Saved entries
[Start of Attachment]
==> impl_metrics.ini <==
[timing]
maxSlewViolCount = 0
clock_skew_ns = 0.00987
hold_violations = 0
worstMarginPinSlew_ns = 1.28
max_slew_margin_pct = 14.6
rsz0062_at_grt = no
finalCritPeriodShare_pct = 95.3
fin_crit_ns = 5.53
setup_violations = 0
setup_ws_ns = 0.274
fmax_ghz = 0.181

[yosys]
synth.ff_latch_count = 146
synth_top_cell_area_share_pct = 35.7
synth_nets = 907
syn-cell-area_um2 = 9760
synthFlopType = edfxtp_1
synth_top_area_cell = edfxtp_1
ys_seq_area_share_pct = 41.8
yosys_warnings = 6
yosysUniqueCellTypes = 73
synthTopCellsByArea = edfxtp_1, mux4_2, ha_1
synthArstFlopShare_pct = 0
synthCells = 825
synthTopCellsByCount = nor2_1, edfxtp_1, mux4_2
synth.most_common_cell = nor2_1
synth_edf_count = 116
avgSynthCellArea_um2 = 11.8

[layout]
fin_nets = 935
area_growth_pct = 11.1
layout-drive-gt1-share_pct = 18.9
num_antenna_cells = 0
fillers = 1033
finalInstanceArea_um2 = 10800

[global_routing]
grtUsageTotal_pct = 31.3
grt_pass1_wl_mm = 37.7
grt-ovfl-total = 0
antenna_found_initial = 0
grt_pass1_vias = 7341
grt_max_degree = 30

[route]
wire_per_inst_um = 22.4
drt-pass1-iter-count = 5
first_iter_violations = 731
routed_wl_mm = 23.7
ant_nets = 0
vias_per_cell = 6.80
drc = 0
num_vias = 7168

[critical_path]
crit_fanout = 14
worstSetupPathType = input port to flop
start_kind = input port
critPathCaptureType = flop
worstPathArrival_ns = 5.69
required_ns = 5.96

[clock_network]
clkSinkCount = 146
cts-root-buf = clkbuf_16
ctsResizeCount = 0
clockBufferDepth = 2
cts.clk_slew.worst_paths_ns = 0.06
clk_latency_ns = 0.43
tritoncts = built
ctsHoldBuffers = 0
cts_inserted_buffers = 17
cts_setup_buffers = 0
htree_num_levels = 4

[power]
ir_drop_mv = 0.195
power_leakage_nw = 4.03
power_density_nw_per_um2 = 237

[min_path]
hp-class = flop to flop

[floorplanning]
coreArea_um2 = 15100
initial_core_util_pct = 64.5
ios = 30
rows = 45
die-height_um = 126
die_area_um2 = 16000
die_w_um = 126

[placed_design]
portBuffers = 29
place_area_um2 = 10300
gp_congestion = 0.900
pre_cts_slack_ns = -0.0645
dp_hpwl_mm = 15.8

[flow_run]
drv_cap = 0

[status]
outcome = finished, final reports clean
[End of Attachment]
### TASK OBJECTIVE
I need each of the entries above printed again exactly.

### TASK ANSWER
==> impl_metrics.ini <==
[timing]
maxSlewViolCount = 0
clock_skew_ns = 0.00987
hold_violations = 0
worstMarginPinSlew_ns = 1.28
max_slew_margin_pct = 14.6
rsz0062_at_grt = no
finalCritPeriodShare_pct = 95.3
fin_crit_ns = 5.53
setup_violations = 0
setup_ws_ns = 0.274
fmax_ghz = 0.181

[yosys]
synth.ff_latch_count = 146
synth_top_cell_area_share_pct = 35.7
synth_nets = 907
syn-cell-area_um2 = 9760
synthFlopType = edfxtp_1
synth_top_area_cell = edfxtp_1
ys_seq_area_share_pct = 41.8
yosys_warnings = 6
yosysUniqueCellTypes = 73
synthTopCellsByArea = edfxtp_1, mux4_2, ha_1
synthArstFlopShare_pct = 0
synthCells = 825
synthTopCellsByCount = nor2_1, edfxtp_1, mux4_2
synth.most_common_cell = nor2_1
synth_edf_count = 116
avgSynthCellArea_um2 = 11.8

[layout]
fin_nets = 935
area_growth_pct = 11.1
layout-drive-gt1-share_pct = 18.9
num_antenna_cells = 0
fillers = 1033
finalInstanceArea_um2 = 10800

[global_routing]
grtUsageTotal_pct = 31.3
grt_pass1_wl_mm = 37.7
grt-ovfl-total = 0
antenna_found_initial = 0
grt_pass1_vias = 7341
grt_max_degree = 30

[route]
wire_per_inst_um = 22.4
drt-pass1-iter-count = 5
first_iter_violations = 731
routed_wl_mm = 23.7
ant_nets = 0
vias_per_cell = 6.80
drc = 0
num_vias = 7168

[critical_path]
crit_fanout = 14
worstSetupPathType = input port to flop
start_kind = input port
critPathCaptureType = flop
worstPathArrival_ns = 5.69
required_ns = 5.96

[clock_network]
clkSinkCount = 146
cts-root-buf = clkbuf_16
ctsResizeCount = 0
clockBufferDepth = 2
cts.clk_slew.worst_paths_ns = 0.06
clk_latency_ns = 0.43
tritoncts = built
ctsHoldBuffers = 0
cts_inserted_buffers = 17
cts_setup_buffers = 0
htree_num_levels = 4

[power]
ir_drop_mv = 0.195
power_leakage_nw = 4.03
power_density_nw_per_um2 = 237

[min_path]
hp-class = flop to flop

[floorplanning]
coreArea_um2 = 15100
initial_core_util_pct = 64.5
ios = 30
rows = 45
die-height_um = 126
die_area_um2 = 16000
die_w_um = 126

[placed_design]
portBuffers = 29
place_area_um2 = 10300
gp_congestion = 0.900
pre_cts_slack_ns = -0.0645
dp_hpwl_mm = 15.8

[flow_run]
drv_cap = 0

[status]
outcome = finished, final reports clean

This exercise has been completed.